| What needs to be done |
From the entries that follow, copy exactly the lines beginning at the line holding "assign bus_i.end_destino_in = bus_end_destino_in;" and continuing through the line holding "assign bus_div_zero = bus_i.div_zero;".

==== Data for this task ====

[src/rtl/unidade_mult_div_pkg.sv]
// Shared opcodes and FSM encodings for the iterative multiply/divide unit.
package unidade_mult_div_pkg;

    typedef enum logic [1:0] {
        MUL_L = 2'b00,
        MUL_H = 2'b01,
        DIV_Q = 2'b10,
        DIV_R = 2'b11
    } operacao_t;

    typedef enum logic [1:0] {
        OCIOSO  = 2'b00,
        CALCULA = 2'b01,
        CONCLUI = 2'b10
    } estado_t;

    function automatic logic eh_divisao(input operacao_t op);
        return op[1];
    endfunction

endpackage

[src/rtl/unidade_mult_div_if.sv]
// Request/response bundle between the issue logic / register bank and the mult/div unit.
interface unidade_mult_div_if #(
    parameter int bits_palavra  = 32,
    parameter int end_registros = 4
);
    logic                     inicia;
    logic [1:0]               operacao;
    logic [bits_palavra-1:0]  A;
    logic [bits_palavra-1:0]  B;
    logic [end_registros-1:0] end_destino_in;
    logic [bits_palavra-1:0]  resultado;
    logic [end_registros-1:0] end_destino;
    logic                     Habilita;
    logic                     ocupado;
    logic                     div_zero;

    modport master (
        output inicia, operacao, A, B, end_destino_in,
        input  resultado, end_destino, Habilita, ocupado, div_zero
    );

    modport slave (
        input  inicia, operacao, A, B, end_destino_in,
        output resultado, end_destino, Habilita, ocupado, div_zero
    );
endinterface

[src/rtl/unidade_mult_div_passo.sv]
// One iteration of shift-add multiply or restoring divide on a shared 2W-bit accumulator.
module passo_mult_div #(
    parameter int bits_palavra = 32
) (
    input  logic                      eh_div,
    input  logic [2*bits_palavra-1:0] acc,
    input  logic [bits_palavra-1:0]   operando,
    output logic [2*bits_palavra-1:0] acc_prox
);
    localparam int W = bits_palavra;

    logic [W:0]   soma;
    logic [W:0]   resto_desl;
    logic         cabe;
    logic [W-1:0] resto_novo;

    // MUL: acc = {partial product, remaining multiplier}; DIV: acc = {remainder, dividend/quotient}.
    // The trial result is below the divisor when it fits, so a W-bit subtract is enough.
    always_comb begin
        soma       = {1'b0, acc[2*W-1:W]} + (acc[0] ? {1'b0, operando} : {(W+1){1'b0}});
        resto_desl = acc[2*W-1:W-1];
        cabe       = resto_desl >= {1'b0, operando};
        resto_novo = cabe ? (resto_desl[W-1:0] - operando) : resto_desl[W-1:0];
        if (eh_div)
            acc_prox = {resto_novo, acc[W-2:0], cabe};
        else
            acc_prox = {soma, acc[W-1:1]};
    end
endmodule

[src/rtl/unidade_mult_div.sv]
// Fixed-latency unsigned multiply/divide unit: latches operands, iterates once per cycle,
// then pulses the register bank write enable for one cycle.
module unidade_mult_div
    import unidade_mult_div_pkg::*;
#(
    parameter int bits_palavra  = 32,
    parameter int end_registros = 4
) (
    input  logic clock,
    input  logic reset,
    unidade_mult_div_if.slave bus
);
    localparam int W  = bits_palavra;
    localparam int CW = $clog2(W) + 1;
    localparam logic [CW-1:0] ULTIMO = CW'(W);

    estado_t                  estado, estado_prox;
    logic [CW-1:0]            contador;
    logic [2*W-1:0]           acc, acc_prox;
    logic [W-1:0]             a_reg, b_reg;
    operacao_t                op_reg;
    logic [end_registros-1:0] dest_reg;
    logic                     aceita, ultimo, div_op;

    assign ultimo = contador == ULTIMO;
    assign div_op = eh_divisao(op_reg);

    always_ff @(posedge clock or posedge reset) begin
        if (reset) estado <= OCIOSO;
        else       estado <= estado_prox;
    end

    // A new request is also taken on the edge leaving CONCLUI so back-to-back ops run every W+2 cycles.
    always_comb begin
        estado_prox = estado;
        aceita      = 1'b0;
        case (estado)
            OCIOSO: if (bus.inicia) begin
                aceita      = 1'b1;
                estado_prox = CALCULA;
            end
            CALCULA: if (ultimo) estado_prox = CONCLUI;
            CONCLUI: begin
                if (bus.inicia) begin
                    aceita      = 1'b1;
                    estado_prox = CALCULA;
                end else begin
                    estado_prox = OCIOSO;
                end
            end
            default: estado_prox = OCIOSO;
        endcase
    end

    passo_mult_div #(.bits_palavra(W)) u_passo (
        .eh_div   (div_op),
        .acc      (acc),
        .operando (div_op ? b_reg : a_reg),
        .acc_prox (acc_prox)
    );

    // Counter runs 0..W-1 doing iterations; the extra count registers the selected result.
    always_ff @(posedge clock or posedge reset) begin
        if (reset) begin
            contador        <= '0;
            acc             <= '0;
            a_reg           <= '0;
            b_reg           <= '0;
            op_reg          <= MUL_L;
            dest_reg        <= '0;
            bus.resultado   <= '0;
            bus.end_destino <= '0;
            bus.div_zero    <= 1'b0;
        end else if (aceita) begin
            contador <= '0;
            a_reg    <= bus.A;
            b_reg    <= bus.B;
            op_reg   <= operacao_t'(bus.operacao);
            dest_reg <= bus.end_destino_in;
            acc      <= {{W{1'b0}}, bus.operacao[1] ? bus.A : bus.B};
        end else if (estado == CALCULA) begin
            if (!ultimo) begin
                acc      <= acc_prox;
                contador <= contador + 1'b1;
            end else begin
                bus.resultado   <= op_reg[0] ? acc[2*W-1:W] : acc[W-1:0];
                bus.end_destino <= dest_reg;
                bus.div_zero    <= div_op && (b_reg == '0);
            end
        end
    end

    assign bus.Habilita = estado == CONCLUI;
    assign bus.ocupado  = estado != OCIOSO;
endmodule
[src/flat_wrapper.sv]
// flat-port wrapper written by rule: the top's interface ports become plain ports
module unidade_mult_div_flat import unidade_mult_div_pkg::*;
#(
    parameter int bits_palavra  = 32,
    parameter int end_registros = 4
)
  (clock, reset, bus_inicia, bus_operacao, bus_A, bus_B, bus_end_destino_in, bus_resultado, bus_end_destino, bus_Habilita, bus_ocupado, bus_div_zero);
  unidade_mult_div_if #(.bits_palavra(bits_palavra), .end_registros(end_registros)) bus_i ();
  input  logic clock;
  input  logic reset;
  input wire logic [$bits(bus_i.inicia)-1:0] bus_inicia;
  input wire logic [$bits(bus_i.operacao)-1:0] bus_operacao;
  input wire logic [$bits(bus_i.A)-1:0] bus_A;
  input wire logic [$bits(bus_i.B)-1:0] bus_B;
  input wire logic [$bits(bus_i.end_destino_in)-1:0] bus_end_destino_in;
  output wire logic [$bits(bus_i.resultado)-1:0] bus_resultado;
  output wire logic [$bits(bus_i.end_destino)-1:0] bus_end_destino;
  output wire logic [$bits(bus_i.Habilita)-1:0] bus_Habilita;
  output wire logic [$bits(bus_i.ocupado)-1:0] bus_ocupado;
  output wire logic [$bits(bus_i.div_zero)-1:0] bus_div_zero;
  assign bus_i.inicia = bus_inicia;
  assign bus_i.operacao = bus_operacao;
  assign bus_i.A = bus_A;
  assign bus_i.B = bus_B;
  assign bus_i.end_destino_in = bus_end_destino_in;
  assign bus_resultado = bus_i.resultado;
  assign bus_end_destino = bus_i.end_destino;
  assign bus_Habilita = bus_i.Habilita;
  assign bus_ocupado = bus_i.ocupado;
  assign bus_div_zero = bus_i.div_zero;
  unidade_mult_div #(.bits_palavra(bits_palavra), .end_registros(end_registros)) u_core (.clock(clock), .reset(reset), .bus(bus_i));
endmodule
[config.mk]
export PLATFORM = sky130hd
export DESIGN_NAME = unidade_mult_div_flat
export DESIGN_NICKNAME = d
export VERILOG_FILES = /design/src/rtl/unidade_mult_div_pkg.sv /design/src/rtl/unidade_mult_div_if.sv /design/src/rtl/unidade_mult_div_passo.sv /design/src/rtl/unidade_mult_div.sv /design/src/flat_wrapper.sv
export SDC_FILE = /design/constraint.sdc
export NUM_CORES = 1
export LEC_CHECK = 0
export CORE_UTILIZATION = 54
export CTS_BUF_LIST = sky130_fd_sc_hd__clkbuf_8
export DETAILED_ROUTE_END_ITERATION = 7
export PLACE_DENSITY = 0.86
export REMOVE_ABC_BUFFERS = 1
export SLEW_MARGIN = 10
export SYNTH_ARGS = -nofsm -noshare
export SYNTH_HDL_FRONTEND = slang
export SYNTH_SLANG_ARGS = --single-unit
[constraint.sdc]
create_clock -name clock -period 11.48 [get_ports clock]
set_input_delay 2.296 -clock clock [delete_from_list [all_inputs] [get_ports clock]]
set_output_delay 2.296 -clock clock [all_outputs]
set_load 0.1 [all_outputs]
# --- Word level (Yosys, flattened, before mapping) ---
# Cells that the tools add are included.
op_classes:
  add_sub_neg: 3
  n_lt_le_gt_ge: 1
  eq_ne: 6
  n_mux: 18
  bitwise: 1
  reduce_logical: 9
ops:
  columns: ["operator", "n"]
  rows:
  - ["$mux 64", 4]
  - ["$mux 32", 5]
  - ["$add 32x33->33", 1]
  - ["$ge 33x32->1", 1]
  - ["$logic_not 32->1", 1]
  - ["$sub 32x32->32", 1]
  - ["$mux 6", 3]
  - ["$add 6x1->6 const B", 1]
  - ["$eq 6x6->1 const B", 1]
  - ["$pmux 2 s3", 1]
  - ["$mux 2", 2]
  - ["$ne 2x1->1 const B", 2]
  - ["$reduce_and 2->1", 2]
  - ["$reduce_bool 2->1", 2]
  - ["$mux 1", 3]
  - ["$reduce_and 3->1", 1]
  - ["$eq 2x1->1 const B", 1]
  - ["$eq 2x2->1 const B", 1]
  - ["$logic_not 2->1", 1]
  - ["$ne 2x2->1 const B", 1]
  - ["$reduce_or 2->1", 1]
  - ["$logic_and 1x1->1", 1]
  - ["$not 1->1", 1]
word_totals:
  reg_bits: 179
  input_bits: 73
  elab_cells: 48

# --- Longest topological paths before layout ---
# Gate-level depths: netlist of run 1.
logic_depth:
  ltp_word: 7
  depth_mapped: 15

# --- Hierarchy ---
# A second synthesis of run 1 with hierarchy kept.
unflattened:
  cells_unflattened: 1532
  hier_area_um2: 12786.0
by_module_without_submodules:
  columns: ["module", "instances", "cells_per_inst", "area_per_inst_um2"]
  rows:
  - ["unidade_mult_div", 1, 861, 8087.8]
  - ["passo_mult_div", 1, 671, 4698.3]

# --- Least setup slack after synthesis of run 1 ---
# Ideal clock, no wire load.
synth_path:
  path_type: "flip-flop to output port"
  from: "register u_core.estado[0]"
  to: "output bus_Habilita"
  t_arrival_ns: 1.746
  slack_ns: 7.438
  path_stages_with_launch: 2
  cell_sequence: "dfrtp_1 nor2b_1"
synth_between:
  elab_chain_len: 1
synth_lines:
  columns: ["item", "line_no", "source"]
  rows:
  - ["from (decl)", "unidade_mult_div.sv:17", "estado_t estado, estado_prox;"]
  - ["from (signal assigned)", "unidade_mult_div.sv:30", "else estado <= estado_prox;"]
  - ["$eq 2x2->1", "unidade_mult_div.sv:93", "assign bus.Habilita = estado == CONCLUI;"]
  - ["to (decl)", "flat_wrapper.sv:18", "output wire logic [$bits(bus_i.Habilita)-1:0] bus_Habilita;"]
# No other way between the ends.

# --- Final worst setup path of run 1 ---
layout_path:
  from: "register u_core.op_reg[1]"
  to: "register u_core.acc[57]"
layout_between:
  elab_chain_len: 7
  word_cells_on_any_way: 10
  cone_classes: "add/sub (2); order compare (1); mux (7)"
layout_lines:
  columns: ["item", "line_no", "source"]
  rows:
  - ["from (decl)", "unidade_mult_div.sv:21", "operacao_t op_reg;"]
  - ["from (signal assigned)", "unidade_mult_div.sv:78", "op_reg <= operacao_t'(bus.operacao);"]
  - ["$mux 32", "unidade_mult_div.sv:58", ".operando (div_op ? b_reg : a_reg),"]
  - ["$mux 32, or another cell as far along", "unidade_mult_div_passo.sv:20", "soma = {1'b0, acc[2*W-1:W]} + (acc[0] ? {1'b0, operando} : {(W+1){1'b0}});"]
  - ["$add 32x33->33 or $mux 32 (tied branches)", "unidade_mult_div_passo.sv:20, unidade_mult_div_passo.sv:23", null]
  - ["$mux 64 (*)", "unidade_mult_div_passo.sv:24", "if (eh_div)"]
  - ["$mux 64 (*)", "unidade_mult_div.sv:82", "if (!ultimo) begin"]
  - ["$mux 64 (*)", "unidade_mult_div.sv:81", "end else if (estado == CALCULA) begin"]
  - ["$mux 64 (*)", "unidade_mult_div.sv:74", "end else if (aceita) begin"]
  - ["to (signal assigned)", "unidade_mult_div.sv:80", "acc <= {{W{1'b0}}, bus.operacao[1] ? bus.A : bus.B};"]
  - ["to (signal assigned)", "unidade_mult_div.sv:83", "acc <= acc_prox;"]
  - ["to (decl)", "unidade_mult_div.sv:19", "logic [2*W-1:0] acc, acc_prox;"]
# Every way passes the cells marked *; elsewhere a longest branch is shown, timed or not. The select of a mux whose other input is x is not followed.
# A chain may end at the register's enable or synchronous reset.

==> metrics.md, run 1 <==
| Metric | Value |
|---|---|
| R2R Setup Slk | 5.93 ns |
| Die Wd | 152 um |
| Pin count of the biggest net entering global routing | 89 |
| Placed wire-length estimate | 25,000 um |
| Drt pass-1 iters | 7 |
| Post-synthesis sequential area ratio | 36.6% |
| First-pass GRT wire length | 57,400 um |
| Initial Utilization | 55.5% |
| Area grow syn2layout | 13.8% |
| Post-synth top area share | 36.6% |
| DR DRC count | 0 |
| Post-route ant nets | 0 |
| Minimum clock period | 5.55 ns |
| Clock buffers created by TritonCTS | 17 |
| Max reg flops | 64 |
| Netlist Area Pre-Place | 12,200 um^2 |
| Slew Limit Fails | 0 |
| Nets | 1,606 |
| Placer's final routability congestion estimate | 0.942 |
| Clock Tree Root | clkbuf_8 |
| Post-CTS sizing | 0 |
| Final setup vio count | 0 |
| RSZ-0062 raised after global routing | no |
| DR WL/cell | 20.1 um |
| Inserted Diodes | 0 |
| Crit-path max FO | 47 |
| Status | finished, final reports clean |
| Worst min path class | flip-flop to flip-flop |
| Crit path DAT | 5.97 ns |
| Setup Fix Bufs, Post-CTS | 0 |
| Slew @ Worst Pin | 1.24 ns |
| Via/cell ratio | 6.30 |
| Initial DRC count | 902 |
| Clock Skew | 0.0211 ns |
| Clk pin slew, worst setup/hold paths | 0.11 ns |
| Final worst path period share | 48.4% |
| Max_cap viols | 0 |
| Total Routing Usage GR | 30.9% |
| M2 GR Usage | 48.1% |
| Rows | 54 |
| Io pins | 112 |
| Most flop-heavy register | u_core.acc |
| Vias in the first global route | 10,850 |
| Worst Path Required | 11.90 ns |
| Share of layout cells above drive strength 1 | 5.55% |
| Area leader, netlist | dfrtp_1 |
| Clock sink count | 179 |
| Async set-reset flop share out of synthesis | 100% |
| Bufs on Longest Clock Path | 2 |
| Most frequent cells after synthesis | nand2_1, dfrtp_1, mux2i_1 |
| CTS tree | done |
| Count leader, synth | nand2_1 |
| Die Y | 152 um |
| Cell variety after synth | 69 |
| Routed via count | 11,076 |
| Gate count of the mapped netlist | 1,406 |
| Clock H-tree levels | 4 |
| Most common flop cell mapped by yosys | dfrtp_1 |
| GR Layer Usage met1 | 43.9% |
| Total congestion overflow | 0 |
| Initial antenna violation count | 0 |
| Full die area | 23,200 um^2 |
| Startpoint types | flip-flop |
| Post-synth EDFFs | 0 |
| WL final | 35,300 um |
| Post-synthesis register bit count | 179 |
| Core Region | 22,000 um^2 |
| Syn avg cell area | 8.70 um^2 |
| Final Hold Viols | 0 |
| Number of synthesis warnings | 0 |
| Max Freq | 0.180 GHz |
| Hold Buf Count CTS | 0 |
| Critical setup path kind | flip-flop to flip-flop |
| Clk_lat worst skew | 0.49 ns |
| Endpoint type of the worst setup path | flip-flop |
| Global Route met3 Usage | 4.10% |
| Sum Neg Setup Slack | 0 ns |
| Rel. slew slack | 16.8% |
| Dominant cells by area after synthesis | dfrtp_1, mux2i_1, nand2_1, ha_1, a21oi_1 |
| Grt peak-use layer | met2 |
| IO buf count | 111 |
-- cells by family (layout without fill, tap and decap cells) --
kind of cell | after synthesis | count (layout) | synth area share, %
AOI/OAI and AO/OA | 342 | 342 | 18.1
xor gates and xnor gates | 58 | 58 | 4.15
adders and majority gates | 68 | 68 | 7.08
buffers and inverters | 102 | 174 | 3.33
DFF | 179 | 179 | 36.6
muxes | 140 | 140 | 11.5
and+or+nand+nor | 517 | 517 | 19.1
-- cells in the final DEF, fill, tap and decap left out, types with 5 or more instances in the layout --
cell,n
o21ai_0,73
nand2_1,269
o211ai_1,23
clkbuf_8,19
dfrtp_1,177
a21oi_1,106
ha_1,66
xor2_1,32
clkdlybuf4s50_1,110
mux2_2,6
nand2b_1,5
mux2i_1,134
nor2_1,70
o31ai_1,5
o21a_1,7
nor3_1,19
or3_1,9
buf_4,14
inv_1,16
nor4_1,9
a211oi_1,9
a31oi_1,13
and3_1,7
a21o_1,27
a32o_1,5
o221ai_1,24
nand4_1,16
nand3_1,52
a22oi_1,5
nor2b_1,38
xnor2_1,26
-- metal layers --
metal	vias to the layer above	wire [um]
li1	5151	-
met1	5350	15600
met2	509	15900
met3	66	2750
met4	0	993
met5	-	0
-- critical path, stage by stage (launching register included) --
cell	delay (ns)
dfrtp_4	0.66
buf_4	0.60
buf_4	0.56
mux2_2	0.27
and2_1	0.13
ha_1	0.21
inv_1	0.07
fa_1	0.41
nor2b_1	0.24
o31a_1	0.24
o22ai_1	0.18
o31ai_1	0.71
or3b_2	0.52
o21bai_1	0.21
xor2_1	0.17
o21ai_0	0.08
o21ai_0	0.16
-- area by class of cell --
type | count | area, um^2
Clock buffer | 19 | 262
Clock inverter | 13 | 171
Fill cell | 1860 | 8120
Inverter | 17 | 68.8
Multi-Input combinational cell | 1125 | 7360
Sequential cell | 179 | 4480
Tap cell | 280 | 350
Timing Repair Buffer | 125 | 1210
-- metrics by stage --
step | util, % | cell area, um^2 | setup slack, ns | cells | hold WS, ns
after floorplan | - | 11900 | 4.33 | 1321 | 0.440
after global placement | 61.2 | 13500 | 6.22 | 1726 | 0.455
after detailed placement | 61.2 | 13500 | 6.06 | 1726 | 0.460
after CTS | 63.2 | 13900 | 6.01 | 1758 | 0.485
after global routing | 63.2 | 13900 | 5.65 | 1758 | 0.495
final | 63.2 | 13900 | 5.93 | 1758 | 0.478
-- final timing paths --
check | start | depth (start not counted) | to
worst min register to register | u_core.dest_reg[3]$_DFFE_PP0P_ | 2 | u_core.dest_reg[3]$_DFFE_PP0P_
max in group asynchronous | reset | 3 | u_core.acc[45]$_DFFE_PP0P_
worst max-delay path | u_core.op_reg[1]$_DFFE_PP0P_ | 16 | u_core.acc[57]$_DFFE_PP0P_
min in group asynchronous | reset | 2 | u_core.bus.resultado[1]$_DFFE_PP0P_
worst max register to register | u_core.op_reg[1]$_DFFE_PP0P_ | 16 | u_core.acc[57]$_DFFE_PP0P_
worst min-delay path | u_core.dest_reg[3]$_DFFE_PP0P_ | 2 | u_core.dest_reg[3]$_DFFE_PP0P_
Power of run 1 is not shown: default switching activity piles up to over one toggle a cycle in this logic, so the estimate is an artifact.
==> run 2, diff against run 1 <==
==> constraint.sdc (replaced) <==
create_clock -name clock -period 5.5 [get_ports clock]
set_input_delay 1.1 -clock clock [delete_from_list [all_inputs] [get_ports clock]]
set_output_delay 1.1 -clock clock [all_outputs]
set_load 0.1 [all_outputs]
==> run 2 against run 1 <==
The flow now finishes with violations (design-rule violations). Register-to-register slack got worse by 5.1 ns. Final cell count rose by 0.28%. Utilization rose by 0.063 points. Setup slack got worse by 5.1 ns. Final area barely moved. First-iteration DRC count rose by 7.4%. Via count rose by 0.39%. Die area did not move. Non-clock buffer count rose by 5. Flip-flop and latch count did not move. Sequential share of layout area barely moved. Count of clock-buffer cells in the layout fell by 1.
==> metrics.md, run 2 (same netlist as run 1, synthesis figures left out) <==
| Metric | Value |
|---|---|
| Status | finished, violations left |
| Violated checks | design-rule violations |
| RSZ-0062 raised after global routing | no |
| Sum Neg Setup Slack | 0 ns |
| Vias in the first global route | 10,989 |
| Area grow syn2layout | 13.9% |
| Startpoint types | flip-flop |
| Total Routing Usage GR | 31.4% |
| Max reg flops | 64 |
| Grt peak-use layer | met2 |
| Most flop-heavy register | u_core.acc |
| Post-route ant nets | 0 |
| Minimum clock period | 4.71 ns |
| DR WL/cell | 20.2 um |
| Clock Tree Root | clkbuf_8 |
| Max_cap viols | 0 |
| Full die area | 23,200 um^2 |
| Commonest non-fill, non-tap cell in the layout | nand2_1 |
| Initial DRC count | 969 |
| Bufs on Longest Clock Path | 2 |
| Final Hold Viols | 0 |
| Placer's final routability congestion estimate | 0.994 |
| Rel. slew slack | 20.9% |
| Hold Buf Count CTS | 0 |
| Clk pin slew, worst setup/hold paths | 0.10 ns |
| Final worst path period share | 85.6% |
| Nets | 1,611 |
| Global Route met3 Usage | 5.55% |
| GR Layer Usage met1 | 43.8% |
| Setup Fix Bufs, Post-CTS | 0 |
| Post-Place Worst Slack | 0.880 ns |
| Crit-path max FO | 41 |
| Clock buffers created by TritonCTS | 17 |
| Total congestion overflow | 0 |
| Core Region | 22,000 um^2 |
| First-pass GRT wire length | 58,000 um |
| Clk_lat worst skew | 0.50 ns |
| Initial antenna violation count | 1 |
| Post-CTS sizing | 0 |
| Via/cell ratio | 6.31 |
| IO buf count | 111 |
| Placed wire-length estimate | 25,400 um |
| Clock H-tree levels | 4 |
| Rows | 54 |
| Max Freq | 0.212 GHz |
| Final setup margin | 0.793 ns |
| Worst min path class | flip-flop to flip-flop |
| Final setup vio count | 0 |
| Fill cells | 1,886 |
| Inserted Diodes | 0 |
| Most frequent cells in the layout | nand2_1, dfrtp_1, mux2i_1, clkdlybuf4s50_1, a21oi_1 |
| Drt pass-1 iters | 7 |
| Clock sink count | 179 |
| Crit path DAT | 5.09 ns |
| Slew Limit Fails | 0 |
| Die Wd | 152 um |
| Slew @ Worst Pin | 1.19 ns |
| Clock Skew | 0.0189 ns |
| Final Non-Filler Cells | 1,763 |
| Pin count of the biggest net entering global routing | 95 |
| Die Y | 152 um |
| Critical setup path kind | flip-flop to flip-flop |
| WL final | 35,600 um |
| Share of layout cells above drive strength 1 | 5.87% |
| Placed insts | 1,731 |
| DR DRC count | 2 |
| Endpoint type of the worst setup path | flip-flop |
| Io pins | 112 |
| Worst Path Required | 5.88 ns |
| Routed via count | 11,119 |
| CTS tree | done |
| Fin util | 63.2% |
| Initial Utilization | 55.5% |
| M2 GR Usage | 49.1% |
## run 2: routing by layer
metal  vias up  routed length (um)  share of wire (%)
li1       5175                   -                  -
met1      5360               15800                 44
met2       517               16200                 45
met3        67                2780                7.8
met4         0                 904                2.5
met5         -                   0                  0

====

| Exercise solution |
  assign bus_i.end_destino_in = bus_end_destino_in;
  assign bus_resultado = bus_i.resultado;
  assign bus_end_destino = bus_i.end_destino;
  assign bus_Habilita = bus_i.Habilita;
  assign bus_ocupado = bus_i.ocupado;
  assign bus_div_zero = bus_i.div_zero;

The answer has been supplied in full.